Roles of serum vitronectin and fibronectin in initial attachment of human vein endothelial cells and dermal fibroblasts on oxygen- and nitrogen-containing surfaces made by radiofrequency plasmas.

Fluoropolymers modified by plasma modification were studied for their suitability as surfaces for the adhesion of cells. We compared films made by plasma modification of fluoroethylenepropylene (FEP) using nitrogen-containing gases (ammonia or dimethyl acetamide) with films deposited using oxygen-containing monomers (methanol, methyl methacrylate or sequential treatment with toluene then water). The surfaces were compared for the attachment and spreading of human vein endothelial cells and human dermal fibroblasts. The initial attachment and spreading of cultured fibroblasts and endothelial cells onto films deposited using nitrogen-containing gases were equivalent to that onto films deposited using oxygen-containing monomers, but there were some differences in the mechanism of attachment. With films deposited using oxygen-containing monomers, the initial attachment and spreading of endothelial cells failed when the medium contained 15% (v/v) serum from which both fibronectin (Fn) and vitronectin (Vn) had been removed.
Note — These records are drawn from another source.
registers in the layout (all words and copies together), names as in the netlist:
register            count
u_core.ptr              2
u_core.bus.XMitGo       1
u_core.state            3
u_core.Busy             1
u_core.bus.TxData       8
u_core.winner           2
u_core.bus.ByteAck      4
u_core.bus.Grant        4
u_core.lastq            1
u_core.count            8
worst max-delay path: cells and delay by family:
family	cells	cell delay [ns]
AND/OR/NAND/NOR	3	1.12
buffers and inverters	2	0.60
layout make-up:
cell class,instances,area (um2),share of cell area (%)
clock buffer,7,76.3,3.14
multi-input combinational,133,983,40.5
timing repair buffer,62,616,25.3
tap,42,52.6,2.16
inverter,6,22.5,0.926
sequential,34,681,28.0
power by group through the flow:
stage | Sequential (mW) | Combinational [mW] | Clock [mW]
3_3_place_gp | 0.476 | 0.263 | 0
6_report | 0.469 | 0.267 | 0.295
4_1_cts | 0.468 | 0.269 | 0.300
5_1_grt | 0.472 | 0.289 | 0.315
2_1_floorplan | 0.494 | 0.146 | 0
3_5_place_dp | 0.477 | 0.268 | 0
## config.mk

```make
export PLATFORM = sky130hd
export DESIGN_NAME = mandelbrot_result_arb
export DESIGN_NICKNAME = d
export VERILOG_FILES = /design/src/rtl/mandelbrot_pkg.sv /design/src/rtl/mandelbrot_result_arb_sync_fifo.sv /design/src/rtl/mandelbrot_result_arb.sv
export SDC_FILE = /design/constraint.sdc
export NUM_CORES = 1
export LEC_CHECK = 0
export CORE_MARGIN = 5
export CORE_UTILIZATION = 60
export DETAILED_ROUTE_END_ITERATION = 7
export PLACE_DENSITY = 0.87
export RECOVER_POWER = 100
export SLEW_MARGIN = 30
export SYNTH_ARGS = -nofsm -noshare
export SYNTH_HDL_FRONTEND = slang
export SYNTH_SLANG_ARGS = --single-unit
export TNS_END_PERCENT = 100
```

## constraint.sdc

```tcl
create_clock -name clk -period 7.7 [get_ports clk]
set_input_delay 0.77 -clock clk [delete_from_list [all_inputs] [get_ports clk]]
set_output_delay 0.77 -clock clk [all_outputs]
set_load 0.005 [all_outputs]
```

## src/rtl/mandelbrot_pkg.sv

```systemverilog
// Shared types and helpers for the Mandelbrot result collector.
package mandelbrot_pkg;

  typedef enum logic [1:0] {
    IDLE  = 2'd0,
    RUN   = 2'd1,
    DRAIN = 2'd2,
    DONE  = 2'd3
  } arb_state_t;

  // Bits needed to hold the values 0..n inclusive.
  function automatic int cw(input int n);
    return $clog2(n + 1);
  endfunction

endpackage

```

## src/rtl/mandelbrot_result_arb_sync_fifo.sv

```systemverilog
// Synchronous FIFO buffering merged results ahead of the output stream.
// clr flushes the contents and wins over a same-cycle write or read.
module sync_fifo #(
  parameter int DW = 27,
  parameter int FD = 8
) (
  input  logic          clk,
  input  logic          clk_en,
  input  logic          rst,
  input  logic          clr,
  input  logic          wr_en,
  input  logic [DW-1:0] in,
  input  logic          rd_en,
  output logic [DW-1:0] out,
  output logic          empty,
  output logic          full
);

  localparam int PTRW = (FD > 1) ? $clog2(FD) : 1;
  localparam int LVLW = $clog2(FD + 1);

  logic [DW-1:0]   mem_q [FD];
  logic [PTRW-1:0] wr_ptr_q, wr_ptr_d;
  logic [PTRW-1:0] rd_ptr_q, rd_ptr_d;
  logic [LVLW-1:0] level_q, level_d;
  logic            push;
  logic            pop;

  assign empty = (level_q == '0);
  assign full  = (level_q == LVLW'(FD));
  assign out   = mem_q[rd_ptr_q];

  // Pointer and level update; FD is a power of two so pointers wrap naturally.
  always_comb begin
    wr_ptr_d = wr_ptr_q;
    rd_ptr_d = rd_ptr_q;
    level_d  = level_q;
    push     = 1'b0;
    pop      = 1'b0;
    if (clk_en) begin
      if (clr) begin
        wr_ptr_d = '0;
        rd_ptr_d = '0;
        level_d  = '0;
      end else begin
        push = wr_en & ~full;
        pop  = rd_en & ~empty;
        if (push) wr_ptr_d = wr_ptr_q + PTRW'(1);
        if (pop)  rd_ptr_d = rd_ptr_q + PTRW'(1);
        if (push && !pop)      level_d = level_q + LVLW'(1);
        else if (pop && !push) level_d = level_q - LVLW'(1);
      end
    end
  end

  // Storage array; no reset needed since contents are only read when non-empty.
  always_ff @(posedge clk) begin
    if (push) mem_q[wr_ptr_q] <= in;
  end

  // Pointer and level registers.
  always_ff @(posedge clk) begin
    if (rst) begin
      wr_ptr_q <= '0;
      rd_ptr_q <= '0;
      level_q  <= '0;
    end else begin
      wr_ptr_q <= wr_ptr_d;
      rd_ptr_q <= rd_ptr_d;
      level_q  <= level_d;
    end
  end

endmodule

```

## src/rtl/mandelbrot_result_arb.sv

```systemverilog
// Round-robin collector merging NCH engine result streams into one buffered
// {adr,niter} stream, counting results per frame and flagging frame completion.
// Optional per-channel accept counters: define MAN_ARB_STATS_EN.
//
//  state | meaning
//  IDLE  | after reset, waiting for the first init edge
//  RUN   | accepting results until NPIXELS have been taken
//  DRAIN | all results accepted, emptying the buffer downstream
//  DONE  | NPIXELS results delivered, waiting for the next init edge
module mandelbrot_result_arb
  import mandelbrot_pkg::*;
#(
  parameter int NCH     = 4,
  parameter int AW      = 19,
  parameter int DW      = 8,
  parameter int NPIXELS = 480000,
  parameter int FD      = 8,
  localparam int CW     = cw(NPIXELS)
) (
  input  logic            clk,
  input  logic            rst,
  input  logic            clk_en,
  input  logic            init,
  output logic            busy,
  output logic            done,
  input  logic [NCH-1:0]  in_vld,
  output logic [NCH-1:0]  in_rdy,
  input  logic [NCH*DW-1:0] in_dat,
  input  logic [NCH*AW-1:0] in_adr,
  output logic            out_vld,
  input  logic            out_rdy,
  output logic [DW-1:0]   out_dat,
  output logic [AW-1:0]   out_adr
`ifdef MAN_ARB_STATS_EN
  ,
  output logic [NCH*CW-1:0] stat_cnt
`endif
);

  localparam int PW = (NCH > 1) ? $clog2(NCH) : 1;

  arb_state_t      state_q, state_d;
  logic [PW-1:0]   rr_q, rr_d;
  logic [CW-1:0]   acc_cnt_q, acc_cnt_d;
  logic [CW-1:0]   out_cnt_q, out_cnt_d;
  logic            init_q, init_d;

  logic            start;
  logic            grant_vld;
  logic [PW-1:0]   grant_idx;
  logic [PW:0]     scan_sum;
  logic [PW-1:0]   scan_sel;
  logic            accept;
  logic            pop;
  logic [AW+DW-1:0] push_data;
  logic [AW+DW-1:0] fifo_out;
  logic            fifo_empty;
  logic            fifo_full;

  assign start = clk_en & init & ~init_q;

  // Round-robin search: first valid channel at or after the pointer.
  always_comb begin
    grant_vld = 1'b0;
    grant_idx = '0;
    scan_sum  = '0;
    scan_sel  = '0;
    for (int k = 0; k < NCH; k++) begin
      scan_sum = {1'b0, rr_q} + (PW+1)'(k);
      if (scan_sum >= (PW+1)'(NCH)) scan_sum = scan_sum - (PW+1)'(NCH);
      scan_sel = PW'(scan_sum);
      if (!grant_vld && in_vld[scan_sel]) begin
        grant_vld = 1'b1;
        grant_idx = scan_sel;
      end
    end
  end

  // Handshakes. A start cycle flushes the buffer, so nothing is accepted then
  // to avoid dropping a result the engine believes was taken.
  always_comb begin
    accept = clk_en & (state_q == RUN) & ~fifo_full & ~start & grant_vld
           & (acc_cnt_q < CW'(NPIXELS));
    in_rdy = '0;
    if (accept) in_rdy[grant_idx] = 1'b1;
    push_data = '0;
    for (int i = 0; i < NCH; i++) begin
      if (grant_idx == PW'(i)) push_data = {in_adr[i*AW +: AW], in_dat[i*DW +: DW]};
    end
  end

  assign out_vld = clk_en & ~fifo_empty;
  assign pop     = out_vld & out_rdy;
  assign out_dat = fifo_empty ? '0 : fifo_out[DW-1:0];
  assign out_adr = fifo_empty ? '0 : fifo_out[AW+DW-1:DW];
  assign busy    = (state_q == RUN) || (state_q == DRAIN);
  assign done    = (state_q == DONE);

  sync_fifo #(
    .DW (AW + DW),
    .FD (FD)
  ) u_fifo (
    .clk    (clk),
    .clk_en (clk_en),
    .rst    (rst),
    .clr    (start),
    .wr_en  (accept),
    .in     (push_data),
    .rd_en  (pop),
    .out    (fifo_out),
    .empty  (fifo_empty),
    .full   (fifo_full)
  );

  // Next-state logic: frame FSM, pointer and frame counters. DONE is entered
  // from the post-pop count so done rises the cycle after the last pop.
  always_comb begin
    state_d   = state_q;
    rr_d      = rr_q;
    acc_cnt_d = acc_cnt_q;
    out_cnt_d = out_cnt_q;
    init_d    = init_q;
    if (clk_en) begin
      init_d = init;
      if (start) begin
        state_d   = RUN;
        rr_d      = '0;
        acc_cnt_d = '0;
        out_cnt_d = '0;
      end else begin
        if (accept) begin
          acc_cnt_d = acc_cnt_q + CW'(1);
          rr_d      = (grant_idx == PW'(NCH - 1)) ? '0 : grant_idx + PW'(1);
        end
        if (pop) out_cnt_d = out_cnt_q + CW'(1);
        case (state_q)
          RUN: begin
            if (out_cnt_d == CW'(NPIXELS))      state_d = DONE;
            else if (acc_cnt_d == CW'(NPIXELS)) state_d = DRAIN;
          end
          DRAIN: begin
            if (out_cnt_d == CW'(NPIXELS)) state_d = DONE;
          end
          default: state_d = state_q;
        endcase
      end
    end
  end

  // State, pointer and counter registers.
  always_ff @(posedge clk) begin
    if (rst) begin
      state_q   <= IDLE;
      rr_q      <= '0;
      acc_cnt_q <= '0;
      out_cnt_q <= '0;
      init_q    <= 1'b0;
    end else begin
      state_q   <= state_d;
      rr_q      <= rr_d;
      acc_cnt_q <= acc_cnt_d;
      out_cnt_q <= out_cnt_d;
      init_q    <= init_d;
    end
  end

`ifdef MAN_ARB_STATS_EN
  logic [CW-1:0] stat_q [NCH];
  logic [CW-1:0] stat_d [NCH];

  // Per-channel accept counters, saturating at NPIXELS.
  always_comb begin
    for (int i = 0; i < NCH; i++) begin
      stat_d[i] = stat_q[i];
      if (clk_en) begin
        if (start) begin
          stat_d[i] = '0;
        end else if (accept && grant_idx == PW'(i) && stat_q[i] < CW'(NPIXELS)) begin
          stat_d[i] = stat_q[i] + CW'(1);
        end
      end
    end
  end

  // Counter registers.
  always_ff @(posedge clk) begin
    for (int i = 0; i < NCH; i++) begin
      if (rst) stat_q[i] <= '0;
      else     stat_q[i] <= stat_d[i];
    end
  end

  // Flatten counters onto the output bus.
  always_comb begin
    stat_cnt = '0;
    for (int i = 0; i < NCH; i++) stat_cnt[i*CW +: CW] = stat_q[i];
  end
`endif

endmodule

```

==> results.cfg <==
[logic_synthesis]
ys_warn_count = 0
postSynthAreaPerCell_um2 = 12.8
post-synth-top-area-cell = edfxtp_1
yosys_most_used_dff = edfxtp_1
synth_area_leaders = edfxtp_1 52%, mux4_2 9.7%, dfxtp_1 8.9%
syn_area_um2 = 12500
syn_nets = 1109
synth_top_area_share_pct = 51.7
yosysUniqueCellTypes = 68
ys_ff_latch = 272
synth_edf_count = 216
async_flop_share_pct = 0
ys_seq_area_share_pct = 60.7
syn_inst = 978

[cells_and_area]
syn2layout_area_growth_pct = 19.6
antenna_cells = 0
multi_input_area_um2 = 4530
nFillCells = 1271
final_net_count = 1238
seqCellArea_um2 = 7620
drive_gt1_share_pct = 10.1

[setup_path]
path_class = input port to primary output
critical_path.startpoint_type = input port
cp.required_ps = 6930
end_kind = primary output
cp_max_fo = 27
critPathArrivalTime_ps = 4860

[clock_tree]
postCtsSetupRepairBufs = 0
clk_latency_ps = 540
cts.sinks = 272
cts.path.max_buffers = 3
h-tree-depth = 1
path_clk_slew_ps = 70
cts_buffers = 26
cts_root_buf = clkbuf_16
cts_resized = 0
cts_tree = built
cts-hold-fix-buffers = 0

[hold_path]
hp-class = register to register

[placed_design]
dp_slack_ps = 3570
place_hpwl_mm = 19.4
portBuffers = 150
place_congestion = 0.870

[sta]
max_slew_margin_pct = -120
tightest_slew_ps = 3290
fin_ws_ps = 2070
finalSetupViolations = 0
finalCritPeriodShare_pct = 73.1
period_needed_ps = 5630
rsz0062_at_grt = false
clock-skew-final_ps = 20.2
timing.fmax_ghz = 0.178
finalHoldViolCount = 0
tns_ps = 0
drv_slew = 201

[route]
vias = 8997
routed_via_density = 6.45
drc = 0
drtAntennaViolNets = 0
dr.pass1.iters = 6
drtIter0Drc = 1097
wirelength_mm = 31.8
wire_per_inst_um = 22.8

[die]
core.rowCount = 52
die_h_um = 155
dieArea_um2 = 23900
core_um2 = 20400
start_util_pct = 61.4
die_w_um = 155
io_pins = 151

[grt]
antenna_found_initial = 0
grt_pass1_wl_mm = 48.6
grt.total_usage_pct = 25.8
grt_pass1_vias = 8822
grt_max_degree = 56
overflow = 0

[power_and_ir_drop]
vdd_drop_max_mv = 0.208
leakage_nw = 4.86
power_density_nw_per_um2 = 209

[status]
status = finished with violations
violations = max-capacitance violations, max-slew violations

[job]
maxCapViolations = 8
==> Yosys cell counts (8+ instances only) <==
master and number:
mux4_2 54, a211oi_1 12, nor2_1 126, nor4_1 9, nand3_1 18, o21ai_0 41
ha_1 13, a311oi_1 8, a21oi_1 55, nor3_1 19, edfxtp_1 216, and2_1 9
dfxtp_1 56, nand2_1 70, clkbuf_1 44, a22oi_1 31, nand4_1 14, a31oi_1 12
inv_1 21, mux2i_1 33, buf_1 18
==> layout by cell type, fill, tap and decap left out, drive strengths merged, types with 12 or more instances in the layout <==
cell / instances
dfxtp: 56
mux4: 54
o21ai: 43
clkdlybuf4s50: 117
a31oi: 12
nor2: 126
a22oi: 31
ha: 13
a21oi: 55
clkbuf: 47
edfxtp: 216
a211oi: 13
nand4: 14
nor3: 19
mux2i: 33
dlygate4sd3: 33
inv: 22
nand2: 70
nand3: 19
==> cell type report <==
| class | instances | area share, % |
|---|---|---|
| clock buffer | 30 | 4.44 |
| tap | 270 | 2.25 |
| multi-input combinational | 612 | 30.2 |
| clock inverter | 15 | 0.926 |
| sequential | 272 | 50.8 |
| timing repair buffer | 173 | 10.9 |
| inverter | 22 | 0.550 |
==> sequential cells by signal, indices dropped and copies added, names as in the netlist, named ones only <==
register,cells
rr_q,2
init_q,1
u_fifo.level_q,4
u_fifo.rd_ptr_q,3
state_q,2
acc_cnt_q,19
u_fifo.mem_q,216
u_fifo.wr_ptr_q,3
out_cnt_q,19
==> critical path, stage by stage <==
cell,delay (ps)
dlygate4sd3_1,520
clkbuf_1,910
nand3_1,470
a211oi_1,420
clkbuf_1,890
and2_0,320
clkdlybuf4s50_1,560
==> cells by family (layout without fill, tap and decap cells) <==
group | Yosys count | count (layout) | synth area share [%]
adders and majority gates | 14 | 14 | 1.46
DFF | 272 | 272 | 60.7
buffers and inverters | 94 | 240 | 3.05
xor gates and xnor gates | 14 | 14 | 0.978
muxes | 89 | 89 | 12.5
and+or+nand+nor | 303 | 303 | 11.4
AOI/OAI and AO/OA | 192 | 192 | 9.96
==> path summary, 6_finish.rpt <==
check,start,end,slack (ps),cells past startpoint
worst max-delay path,clk_en,in_rdy[1],2070,7
worst min-delay path,state_q[1],state_q[1],520,2
worst max register to register,rr_q[1],u_fifo.mem_q[2][6],2750,13
worst min register to register,state_q[1],state_q[1],520,2
==> power breakdown <==
group / total (mW) / leakage (nW) / internal [mW] / switching [mW]
registers: 1.64 / 2.42 / 1.63 / 0.00697
clock network: 1.22 / 0.389 / 0.686 / 0.532
logic: 0.278 / 2.05 / 0.116 / 0.163
==> through the flow <==
stage / area, um2 / std cells / power, mW / util [%] / hold slack, ps
2_1_floorplan: 12500 / 978 / 1.81 / - / 454
3_3_place_gp: 14300 / 1348 / 1.94 / 70.1 / 462
3_5_place_dp: 14300 / 1349 / 1.95 / 70.2 / 474
4_1_cts: 15200 / 1394 / 3.15 / 74.2 / 512
5_1_grt: 15000 / 1394 / 3.24 / 73.4 / 539
6_report: 15000 / 1394 / 3.14 / 73.4 / 516
==> layer usage <==
metal | wire length (um) | vias to the layer above | GRT usage, %
met5 | 0 | - | 0
met1 | 12000 | 4414 | 34.1
met4 | 761 | 0 | 6.94
li1 | - | 3996 | -
met3 | 2630 | 65 | 3.49
met2 | 16500 | 522 | 45.5
No activity file was read; power rests on OpenSTA's default activity.
$ cat src/rtl/seq_pkg.sv
// Shared defaults, FSM state type and board clock rate for the pattern sequencer.
package seq_pkg;
  localparam int NUM_CH_DEF = 4;
  localparam int STEPS_DEF  = 16;
  localparam int DIV_W_DEF  = 26;
  localparam int CLK_HZ     = 50_000_000;

  typedef enum logic {
    STOP = 1'b0,
    RUN  = 1'b1
  } seq_state_t;
endpackage

$ cat src/rtl/pattern_sequencer_tempo_divider.sv
// Step-rate divider: counts clk cycles while enabled and fires every max(tempo_div,1) cycles.
// adv is combinational for same-edge step advance; step_tick is its registered one-cycle pulse.
module tempo_divider #(
  parameter int DIV_W = 26
) (
  input  logic             clk,
  input  logic             reset,
  input  logic             en,
  input  logic             restart,
  input  logic [DIV_W-1:0] tempo_div,
  output logic             adv,
  output logic             step_tick
);
  logic [DIV_W-1:0] cnt;
  logic [DIV_W-1:0] term;

  // >= rather than == so a shortened tempo ends an overrun step on the next cycle.
  always_comb begin
    term = (tempo_div == '0) ? '0 : tempo_div - DIV_W'(1);
    adv  = en && !restart && (cnt >= term);
  end

  always_ff @(posedge clk or posedge reset) begin
    if (reset) begin
      cnt       <= '0;
      step_tick <= 1'b0;
    end else begin
      step_tick <= adv;
      if (restart || adv) begin
        cnt <= '0;
      end else if (en) begin
        cnt <= cnt + DIV_W'(1);
      end
    end
  end
endmodule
Similarly, initial attachment and spreading of endothelial cells onto films deposited using oxygen-containing monomers were reduced by 62-86% when the cells were seeded in medium containing Vn-depleted serum (which contained Fn). Endothelial cells attached and spread onto films made using oxygen-containing monomers, when seeded in medium containing Fn-depleted serum (which contained Vn). On films deposited using nitrogen-containing gases, the adhesion of endothelial cells was only slightly reduced in Vn-depleted medium (as compared to attachment in medium containing unmodified serum). Furthermore, surfaces which had incorporated nitrogen were more effective than were oxygen-containing films in adsorbing sufficient serum Fn as to promote endothelial cell attachment. Similar results were seen for the attachment and spreading of fibroblasts as for the endothelial cells. For fibroblasts, attachment and spreading onto oxygen-containing films and onto nitrogen-containing films were not simply dependent upon either the Vn content or the Fn content of the medium. Maximal attachment and spreading of fibroblasts were, however, dependent upon adsorption of both serum Vn and Fn.